What follows belongs to an exercise in optimizing a design on an open flow for small area; a production flow would make more cautious choices. Function was not checked in any run shown here: the RTL went through the layout flow alone. In every run shown here, the design's own scripts or RTL, not TritonCTS, make the clock network. No driver is modelled on the clock port, so clock power and skew are understated where the tree is cut down; a real chip needs a root buffer or a tree. Power and IR drop assume default switching activity.

==> design.v <==
module caa_decode (
    input  wire        rst,
    input  wire        cmd_valid,
    input  wire [23:0] cmd,
    input  wire [1:0]  st_q,       
    input  wire        halted,
    input  wire        in_rec,
    input  wire        in_idle,
    input  wire        rem0,       
    input  wire        rem1,       
    output wire        nrst,       
    output wire        fs,         
    output wire [2:0]  code,       
    output wire        do_start,
    output wire        do_begin,
    output wire        do_end,
    output wire        do_term,
    output wire        do_d1,      
    output wire        do_d2,      
    output wire        do_cs,      
    output wire        do_ld,      
    output wire        s_ahold,    
    output wire        s_chold,    
    output wire        s_ohold,    
    output wire        s_lhold,    
    output wire        s_nhold,    
    output wire [1:0]  st_d
);
    wire rz, len_bad, w_nop, w_start, w_begin, w_data, w_end, w_term, w_data2;
    caa_word u_word (
        .cmd(cmd), .rz(rz), .len_bad(len_bad), .w_nop(w_nop), .w_start(w_start),
        .w_begin(w_begin), .w_data(w_data), .w_end(w_end), .w_term(w_term),
        .w_data2(w_data2)
    );
    wire g_start, g_begin, g_d1, g_d2, g_end, g_term, g_any;
    caa_check u_check (
        .rz(rz), .len_bad(len_bad), .w_nop(w_nop), .w_start(w_start),
        .w_begin(w_begin), .w_data(w_data), .w_end(w_end), .w_term(w_term),
        .w_data2(w_data2), .in_rec(in_rec), .in_idle(in_idle), .rem0(rem0),
        .rem1(rem1), .g_start(g_start), .g_begin(g_begin), .g_d1(g_d1),
        .g_d2(g_d2), .g_end(g_end), .g_term(g_term), .g_any(g_any), .code(code)
    );
    caa_ctl u_ctl (
        .rst(rst), .cmd_valid(cmd_valid), .halted(halted), .st_q(st_q),
        .g_start(g_start), .g_begin(g_begin), .g_d1(g_d1), .g_d2(g_d2),
        .g_end(g_end), .g_term(g_term), .g_any(g_any), .nrst(nrst), .fs(fs),
        .do_start(do_start), .do_begin(do_begin), .do_end(do_end),
        .do_term(do_term), .do_d1(do_d1), .do_d2(do_d2), .do_cs(do_cs),
        .do_ld(do_ld), .s_ahold(s_ahold), .s_chold(s_chold), .s_ohold(s_ohold),
        .s_lhold(s_lhold), .s_nhold(s_nhold), .st_d(st_d)
    );
endmodule
module caa_word (
    input  wire [23:0] cmd,
    output wire        rz,
    output wire        len_bad,    
    output wire        w_nop,
    output wire        w_start,
    output wire        w_begin,
    output wire        w_data,
    output wire        w_end,
    output wire        w_term,
    output wire        w_data2
);
    wire [3:0] op = cmd[23:20];
    wire hz = (cmd[15:8] == 8'h00);
    wire lz = (cmd[7:0] == 8'h00);
    assign rz      = (cmd[19:16] == 4'h0);
    assign len_bad = (cmd[7:0] > 8'd24);
    assign w_nop   = (op == 4'h0) & hz & lz;
    assign w_start = (op == 4'h1);
    assign w_begin = (op == 4'h2) & hz;
    assign w_data  = (op == 4'h3) & hz;
    assign w_end   = (op == 4'h4) & hz & lz;
    assign w_term  = (op == 4'h5) & hz & lz;
    assign w_data2 = (op == 4'h6);
endmodule
module caa_check (
    input  wire       rz,
    input  wire       len_bad,
    input  wire       w_nop,
    input  wire       w_start,
    input  wire       w_begin,
    input  wire       w_data,
    input  wire       w_end,
    input  wire       w_term,
    input  wire       w_data2,
    input  wire       in_rec,
    input  wire       in_idle,
    input  wire       rem0,
    input  wire       rem1,
    output wire       g_start,
    output wire       g_begin,
    output wire       g_d1,
    output wire       g_d2,
    output wire       g_end,
    output wire       g_term,
    output wire       g_any,
    output wire [2:0] code
);
    assign g_start = rz & w_start & !in_rec;
    assign g_begin = rz & w_begin & in_idle & !len_bad;
    assign g_d1    = rz & w_data & in_rec & !rem0;
    assign g_d2    = rz & w_data2 & in_rec & !rem0 & !rem1;
    assign g_end   = rz & w_end & in_rec & rem0;
    assign g_term  = rz & w_term & in_idle;
    assign g_any   = (rz & w_nop) | g_start | g_begin | g_d1 | g_d2 | g_end | g_term;
    wire e_seq = (w_start & in_rec) | ((w_begin | w_term) & !in_idle) |
                 ((w_data | w_data2 | w_end) & !in_rec);
    wire e_len = w_begin & in_idle & len_bad;
    wire e_ovr = in_rec & ((w_data & rem0) | (w_data2 & (rem0 | rem1)));
    wire e_und = w_end & in_rec & !rem0;
    wire legal = rz & (w_nop | w_start | w_begin | w_data | w_end | w_term | w_data2);
    assign code[0] = !legal | (rz & (e_len | e_und));
    assign code[1] = rz & (e_seq | e_len);
    assign code[2] = rz & (e_ovr | e_und);
endmodule
module caa_ctl (
    input  wire       rst,
    input  wire       cmd_valid,
    input  wire       halted,
    input  wire [1:0] st_q,
    input  wire       g_start,
    input  wire       g_begin,
    input  wire       g_d1,
    input  wire       g_d2,
    input  wire       g_end,
    input  wire       g_term,
    input  wire       g_any,
    output wire       nrst,
    output wire       fs,
    output wire       do_start,
    output wire       do_begin,
    output wire       do_end,
    output wire       do_term,
    output wire       do_d1,
    output wire       do_d2,
    output wire       do_cs,
    output wire       do_ld,
    output wire       s_ahold,
    output wire       s_chold,
    output wire       s_ohold,
    output wire       s_lhold,
    output wire       s_nhold,
    output wire [1:0] st_d
);
    wire act = cmd_valid & !halted & !rst;
    assign nrst     = !rst;
    assign fs       = act & !g_any;
    assign do_start = act & g_start;
    assign do_begin = act & g_begin;
    assign do_end   = act & g_end;
    assign do_term  = act & g_term;
    assign do_d1    = act & g_d1;
    assign do_d2    = act & g_d2;
    assign do_cs    = act & (g_begin | g_d1 | g_d2 | g_term);
    assign do_ld    = act & (g_end | g_term);
    assign s_ahold = !rst & !(do_start | do_end);
    assign s_chold = !rst & !(do_start | do_cs);
    assign s_ohold = !rst & !do_ld;
    assign s_lhold = !rst & !(do_start | do_begin);
    assign s_nhold = !rst & !(do_start | do_begin | do_d1 | do_d2);
    wire ph_hold = !rst & !(do_start | do_begin | do_end | do_term);
    assign st_d[1] = do_ld | (st_q[1] & ph_hold);
    assign st_d[0] = do_begin | do_term | (st_q[0] & ph_hold);
endmodule
module caa_sel2 #(
    parameter W = 8
) (
    input  wire [W-1:0] a,
    input  wire         sa,
    input  wire [W-1:0] q,
    input  wire         sq,
    output wire [W-1:0] d
);
    assign d = (a & {W{sa}}) | (q & {W{sq}});
endmodule
module caa_sel3 #(
    parameter W = 8
) (
    input  wire [W-1:0] a,
    input  wire         sa,
    input  wire [W-1:0] b,
    input  wire         sb,
    input  wire [W-1:0] q,
    input  wire         sq,
    output wire [W-1:0] d
);
    assign d = (a & {W{sa}}) | (b & {W{sb}}) | (q & {W{sq}});
endmodule
module caa_sel3s (
    input  wire a,
    input  wire sa,
    input  wire b,
    input  wire sb,
    input  wire q,
    input  wire sq,
    input  wire nrst,
    output wire d
);
    assign d = (a & sa) | (b & sb) | (q & sq) | !nrst;
endmodule
module caa_add16 (
    input  wire [15:0] a,
    input  wire [4:0]  b,
    output wire [15:0] s
);
    wire [16:0] c;
    assign c[0] = 1'b0;
    genvar i;
    generate
        for (i = 0; i < 5; i = i + 1) begin : g_lo
            assign s[i]   = a[i] ^ b[i] ^ c[i];
            assign c[i+1] = (a[i] & b[i]) | (c[i] & (a[i] ^ b[i]));
        end
        for (i = 5; i < 16; i = i + 1) begin : g_hi
            assign s[i]   = a[i] ^ c[i];
            assign c[i+1] = a[i] & c[i];
        end
    endgenerate
endmodule
module caa_cntinc (
    input  wire [4:0] cnt,
    output wire [4:0] p1,
    output wire [4:0] p2
);
    assign p1 = cnt + 5'd1;
    assign p2 = cnt + 5'd2;
endmodule
module caa_csum_add (
    input  wire [7:0]  pa,
    input  wire [7:0]  pb,
    input  wire [7:0]  pc,
    input  wire [7:0]  hi,
    output wire [15:0] s
);
    wire [7:0] cs_s = pa ^ pb ^ pc;
    wire [7:0] cs_c = (pa & pb) | (pc & (pa ^ pb));
    wire [8:0] c;
    assign c[0] = 1'b0;
    assign s[0] = cs_s[0];
    assign c[1] = 1'b0;
    genvar i;
    generate
        for (i = 1; i < 8; i = i + 1) begin : g_lo
            assign s[i]   = cs_s[i] ^ cs_c[i-1] ^ c[i];
            assign c[i+1] = (cs_s[i] & cs_c[i-1]) | (c[i] & (cs_s[i] ^ cs_c[i-1]));
        end
    endgenerate
    wire [8:0] hc;
    wire [7:0] h1;
    assign hc[0] = cs_c[7];
    wire [7:0] ones;
    assign ones[0] = 1'b1;
    generate
        for (i = 0; i < 8; i = i + 1) begin : g_hi
            assign h1[i]   = hi[i] ^ hc[i];
            assign hc[i+1] = hi[i] & hc[i];
            if (i > 0) begin : g_ones
                assign ones[i] = ones[i-1] & h1[i-1];
            end
            assign s[8+i] = h1[i] ^ (ones[i] & c[8]);
        end
    endgenerate
endmodule
module caa_or3sel #(
    parameter W = 8
) (
    input  wire [W-1:0] c,
    input  wire [W-1:0] a,
    input  wire         sa,
    input  wire [W-1:0] b,
    input  wire         sb,
    output wire [W-1:0] d
);
    assign d = c | (a & {W{sa}}) | (b & {W{sb}});
endmodule
module caa_state (
    input  wire [1:0] st_q,
    input  wire [2:0] err_q,
    input  wire [4:0] cnt_q,
    input  wire [4:0] cnt_p1,
    input  wire [4:0] len_q,
    output wire       halted,
    output wire       in_rec,
    output wire       in_idle,
    output wire       rem0,
    output wire       rem1
);
    assign halted  = |err_q;
    assign in_rec  = !st_q[1] & st_q[0];
    assign in_idle = !st_q[0];
    assign rem0 = (cnt_q == len_q);
    assign rem1 = (cnt_p1 == len_q);
endmodule
module caa_orsel #(
    parameter W = 8
) (
    input  wire [W-1:0] c,
    input  wire [W-1:0] a,
    input  wire         sa,
    output wire [W-1:0] d
);
    assign d = c | (a & {W{sa}});
endmodule
module caa (
    input  wire        clk,
    input  wire        rst,
    input  wire        cmd_valid,
    input  wire [23:0] cmd,
    output wire [15:0] cursor_o,
    output wire [15:0] csum_o,
    output wire [15:0] total_o,
    output wire [7:0]  rec_len_o,
    output wire [15:0] rec_addr_o,
    output wire [15:0] rec_csum_o,
    output wire        rec_valid_o,
    output wire [23:0] status_o,
    output wire        err_o,
    output wire [23:0] fcmd_o
);
    reg [15:0] addr_q;
    reg [15:0] csum_q;
    reg [4:0]  len_q;
    reg [4:0]  cnt_q;
    reg [1:0]  st_q;        
    reg [15:0] total_q;
    reg [4:0]  out_len_q;
    reg [15:0] out_addr_q;
    reg [15:0] out_csum_q;
    reg [2:0]  err_q;
    reg [23:0] fcmd_q;
    wire [4:0] cnt_p1, cnt_p2;
    caa_cntinc u_cnt (.cnt(cnt_q), .p1(cnt_p1), .p2(cnt_p2));
    wire nrst, fs, do_start, do_begin, do_end, do_term, do_d1, do_d2, do_cs, do_ld;
    wire s_ahold, s_chold, s_ohold, s_lhold, s_nhold;
    wire [2:0] code;
    wire [1:0] st_d;
    wire halted, in_rec, in_idle, rem0, rem1;
    caa_state u_st (
        .st_q(st_q), .err_q(err_q), .cnt_q(cnt_q), .cnt_p1(cnt_p1), .len_q(len_q),
        .halted(halted), .in_rec(in_rec), .in_idle(in_idle), .rem0(rem0), .rem1(rem1)
    );
    caa_decode u_dec (
        .rst(rst), .cmd_valid(cmd_valid), .cmd(cmd), .st_q(st_q),
        .halted(halted), .in_rec(in_rec), .in_idle(in_idle), .rem0(rem0), .rem1(rem1),
        .nrst(nrst), .fs(fs), .code(code),
        .do_start(do_start), .do_begin(do_begin), .do_end(do_end),
        .do_term(do_term), .do_d1(do_d1), .do_d2(do_d2), .do_cs(do_cs),
        .do_ld(do_ld), .s_ahold(s_ahold), .s_chold(s_chold), .s_ohold(s_ohold),
        .s_lhold(s_lhold), .s_nhold(s_nhold), .st_d(st_d)
    );
    wire [15:0] total_adv;
    caa_add16 u_tadd (.a(total_q), .b(len_q), .s(total_adv));
    wire [1:0] phase = {st_q[1] & st_q[0], in_rec};
    wire sel_c  = in_rec & cmd[21];
    wire sel_e  = in_rec & !cmd[21];
    wire sel_t  = !in_rec & cmd[20];
    wire sel_b  = !in_rec & !cmd[20];
    wire [7:0] pa, pb, pc, hi;
    caa_sel3 #(8) u_pa (.a(csum_q[7:0]), .sa(sel_c), .b(total_q[7:0]), .sb(sel_t),
                        .q(addr_q[7:0]), .sq(sel_e | sel_b), .d(pa));
    caa_or3sel #(8) u_pb (.c(cmd[15:8]), .a(total_q[15:8]), .sa(sel_t),
                          .b(addr_q[15:8]), .sb(sel_b), .d(pb));
    caa_sel2 #(8) u_hi (.a(csum_q[15:8]), .sa(sel_c), .q(addr_q[15:8]), .sq(sel_e), .d(hi));
    caa_orsel #(5) u_pc (.c(cmd[4:0]), .a(len_q), .sa(sel_e), .d(pc[4:0]));
    assign pc[7:5] = cmd[7:5];
    wire [15:0] sum;
    caa_csum_add u_sum (.pa(pa), .pb(pb), .pc(pc), .hi(hi), .s(sum));
    wire [15:0] addr_d, total_d, csum_d, out_addr_d, out_csum_d;
    wire [4:0]  len_d, cnt_d, out_len_d;
    wire [2:0]  err_d;
    wire [23:0] fcmd_d;
    caa_sel3 #(9) u_addr_lo (.a(cmd[8:0]), .sa(do_start), .b(sum[8:0]), .sb(do_end),
                             .q(addr_q[8:0]), .sq(s_ahold), .d(addr_d[8:0]));
    caa_sel3s     u_addr_9  (.a(cmd[9]), .sa(do_start), .b(sum[9]), .sb(do_end),
                             .q(addr_q[9]), .sq(s_ahold), .nrst(nrst), .d(addr_d[9]));
    caa_sel3 #(6) u_addr_hi (.a(cmd[15:10]), .sa(do_start), .b(sum[15:10]), .sb(do_end),
                             .q(addr_q[15:10]), .sq(s_ahold), .d(addr_d[15:10]));
    caa_sel2 #(16) u_total (.a(total_adv), .sa(do_end), .q(total_q), .sq(s_ahold), .d(total_d));
    caa_sel2 #(16) u_csum  (.a(sum), .sa(do_cs), .q(csum_q), .sq(s_chold), .d(csum_d));
    caa_sel3 #(16) u_ocsum (.a(csum_q), .sa(do_end), .b(sum), .sb(do_term),
                            .q(out_csum_q), .sq(s_ohold), .d(out_csum_d));
    caa_sel3 #(16) u_oaddr (.a(addr_q), .sa(do_end), .b(total_q), .sb(do_term),
                            .q(out_addr_q), .sq(s_ohold), .d(out_addr_d));
    caa_sel2 #(5)  u_olen  (.a(len_q), .sa(do_end), .q(out_len_q), .sq(s_ohold), .d(out_len_d));
    caa_sel2 #(5)  u_len   (.a(cmd[4:0]), .sa(do_begin), .q(len_q), .sq(s_lhold), .d(len_d));
    caa_sel3 #(5)  u_cntd  (.a(cnt_p1), .sa(do_d1), .b(cnt_p2), .sb(do_d2),
                            .q(cnt_q), .sq(s_nhold), .d(cnt_d));
    caa_sel2 #(3)  u_err   (.a(code), .sa(fs), .q(err_q), .sq(nrst), .d(err_d));
    caa_sel2 #(24) u_fcmd  (.a(cmd), .sa(fs), .q(fcmd_q), .sq(nrst), .d(fcmd_d));
    always @(posedge clk) begin
        addr_q      <= addr_d;
        total_q     <= total_d;
        csum_q      <= csum_d;
        len_q       <= len_d;
        cnt_q       <= cnt_d;
        st_q        <= st_d;
        out_len_q   <= out_len_d;
        out_addr_q  <= out_addr_d;
        out_csum_q  <= out_csum_d;
        err_q       <= err_d;
        fcmd_q      <= fcmd_d;
    end
    assign cursor_o    = addr_q;
    assign csum_o      = csum_q;
    assign total_o     = total_q;
    assign rec_len_o   = {3'b000, out_len_q};
    assign rec_addr_o  = out_addr_q;
    assign rec_csum_o  = out_csum_q;
    assign rec_valid_o = st_q[1];
    assign err_o       = halted;
    assign fcmd_o      = fcmd_q;
    assign status_o    = {3'b000, len_q, 3'b000, cnt_q, 1'b1, err_q, halted,
                          st_q[1], phase};
endmodule
==> flow/run.sh <==
#!/bin/bash
# The standard ORFS layout (standard.sh) with two changes: small port
# buffers (buf_1) and, in place of TritonCTS, the two-level clock tree of
# flow/cts_pre.tcl. ORFS writes each tool's log under orfs/logs; make's own
# output goes to standard.log.
set -e
bash standard.sh BUFFER_PORTS_ARGS="-buffer_cell sky130_fd_sc_hd__buf_1" \
  PRE_CTS_TCL="$PWD/flow/cts_pre.tcl" CTS_CLK_NET=clk CTS_K=4 \
  CTS_LEAF_BUF=sky130_fd_sc_hd__clkbuf_16 CTS_ROOT_BUF="sky130_fd_sc_hd__clkbuf_8" \
  POST_GLOBAL_ROUTE_TCL="$PWD/flow/grt_post.tcl" finish > standard.log 2>&1
==> flow/cts_pre.tcl <==
# Replaces TritonCTS with a two-level clock tree: the flip-flops are split by
# position into CTS_K groups (recursive median cuts), each driven by one
# CTS_LEAF_BUF placed at its group's centroid; the leaf buffers are driven by
# the clock port, or by one CTS_ROOT_BUF when CTS_ROOT_BUF is set.
proc my_split { items k } {
  # items: list of {iterm x y}; split into k groups by alternating median cuts
  if { $k <= 1 || [llength $items] <= 1 } { return [list $items] }
  set xs [lmap it $items {lindex $it 1}]
  set ys [lmap it $items {lindex $it 2}]
  set w [expr {[tcl::mathfunc::max {*}$xs] - [tcl::mathfunc::min {*}$xs]}]
  set h [expr {[tcl::mathfunc::max {*}$ys] - [tcl::mathfunc::min {*}$ys]}]
  set idx [expr {$w >= $h ? 1 : 2}]
  set sorted [lsort -integer -index $idx $items]
  set k1 [expr {$k / 2}]
  set k2 [expr {$k - $k1}]
  set n1 [expr {int(round([llength $sorted] * double($k1) / $k))}]
  set a [lrange $sorted 0 [expr {$n1 - 1}]]
  set b [lrange $sorted $n1 end]
  return [concat [my_split $a $k1] [my_split $b $k2]]
}

proc clock_tree_synthesis { args } {
  set db [ord::get_db]
  set block [ord::get_db_block]
  set clk_net [$block findNet $::env(CTS_CLK_NET)]
  set k $::env(CTS_K)
  set leaf_master [$db findMaster $::env(CTS_LEAF_BUF)]
  set items {}
  foreach it [$clk_net getITerms] {
    set inst [$it getInst]
    set bb [$inst getBBox]
    set x [expr {([$bb xMin] + [$bb xMax]) / 2}]
    set y [expr {([$bb yMin] + [$bb yMax]) / 2}]
    lappend items [list $it $x $y]
  }
  puts "my_cts: [llength $items] sinks, $k groups of $::env(CTS_LEAF_BUF)"
  set drv_net $clk_net
  if { [info exists ::env(CTS_ROOT_BUF)] && $::env(CTS_ROOT_BUF) ne "" } {
    set root [odb::dbInst_create $block [$db findMaster $::env(CTS_ROOT_BUF)] clkbuf_root]
    set root_net [odb::dbNet_create $block clknet_root]
    $root_net setSigType CLOCK
    [$root findITerm A] connect $clk_net
    [$root findITerm X] connect $root_net
    set drv_net $root_net
    set rx 0; set ry 0
  }
  set groups [my_split $items $k]
  set i 0
  set cxs {}; set cys {}
  foreach g $groups {
    set buf [odb::dbInst_create $block $leaf_master clkbuf_leaf_$i]
    set net [odb::dbNet_create $block clknet_leaf_$i]
    $net setSigType CLOCK
    set sx 0; set sy 0
    foreach it $g {
      set iterm [lindex $it 0]
      $iterm disconnect
      $iterm connect $net
      incr sx [lindex $it 1]; incr sy [lindex $it 2]
    }
    set cx [expr {$sx / [llength $g]}]
    set cy [expr {$sy / [llength $g]}]
    lappend cxs $cx; lappend cys $cy
    [$buf findITerm A] connect $drv_net
    [$buf findITerm X] connect $net
    $buf setLocation $cx $cy
    $buf setPlacementStatus PLACED
    puts "my_cts: leaf $i drives [llength $g] sinks at ($cx, $cy)"
    incr i
  }
  if { $drv_net ne $clk_net } {
    set n [llength $cxs]
    set rx [expr {int([tcl::mathop::+ {*}$cxs] / $n)}]
    set ry [expr {int([tcl::mathop::+ {*}$cys] / $n)}]
    $root setLocation $rx $ry
    $root setPlacementStatus PLACED
  }
  set_propagated_clock [all_clocks]
}
==> flow/grt_post.tcl <==
# Area recovery after global routing: downsize gates that are off the
# critical paths (OpenROAD's power recovery), then repair any slew or
# capacitance limit the downsizing broke, and fix timing again.
log_cmd global_route -start_incremental
log_cmd repair_timing -recover_power 100 -verbose
repair_design_helper
log_cmd detailed_placement
log_cmd global_route -end_incremental
log_cmd estimate_parasitics -global_routing
repair_timing_helper
log_cmd global_route -start_incremental
log_cmd detailed_placement
log_cmd global_route -end_incremental
log_cmd estimate_parasitics -global_routing
==> standard.sh <==
#!/bin/bash
# synth_recipe.tcl (not shown) runs the flow's synth.tcl, then flattens the netlist and writes it again
# the make line also repeats each setting of config.mk as NAME=value (left out here)
make -C /OpenROAD-flow-scripts/flow DESIGN_CONFIG=/design/flow/config.mk WORK_HOME=/design/flow/orfs CLKGATE_MAP_FILE= SYNTH_SCRIPT=/design/flow/synth_recipe.tcl "${@:-finish}"
==> config.mk <==
export PLATFORM = sky130hd
export DESIGN_NAME = caa
export DESIGN_NICKNAME = caa
export VERILOG_FILES = /design/flow/design.v
export SDC_FILE = /design/flow/constraint.sdc
export NUM_CORES = 4
export LEC_CHECK = 0
export CAP_MARGIN = 20
export CORE_MARGIN = 2
export CORE_UTILIZATION = 40
export SLEW_MARGIN = 20
export SYNTH_HIERARCHICAL = 1
==> constraint.sdc <==
create_clock -name core_clock -period 5.0 [get_ports {clk}]
set_input_delay 1.0000 -clock core_clock [delete_from_list [all_inputs] [get_ports {clk}]]
set_output_delay 1.0000 -clock core_clock [all_outputs]
set_load 0.01 [all_outputs]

● ● ● ● ● ● ●

WHAT THE TASK ASKS:
Find the string "mathop" in the entries above. Copy each line where it occurs.

RESPONSE BOX:
    set rx [expr {int([tcl::mathop::+ {*}$cxs] / $n)}]
    set ry [expr {int([tcl::mathop::+ {*}$cys] / $n)}]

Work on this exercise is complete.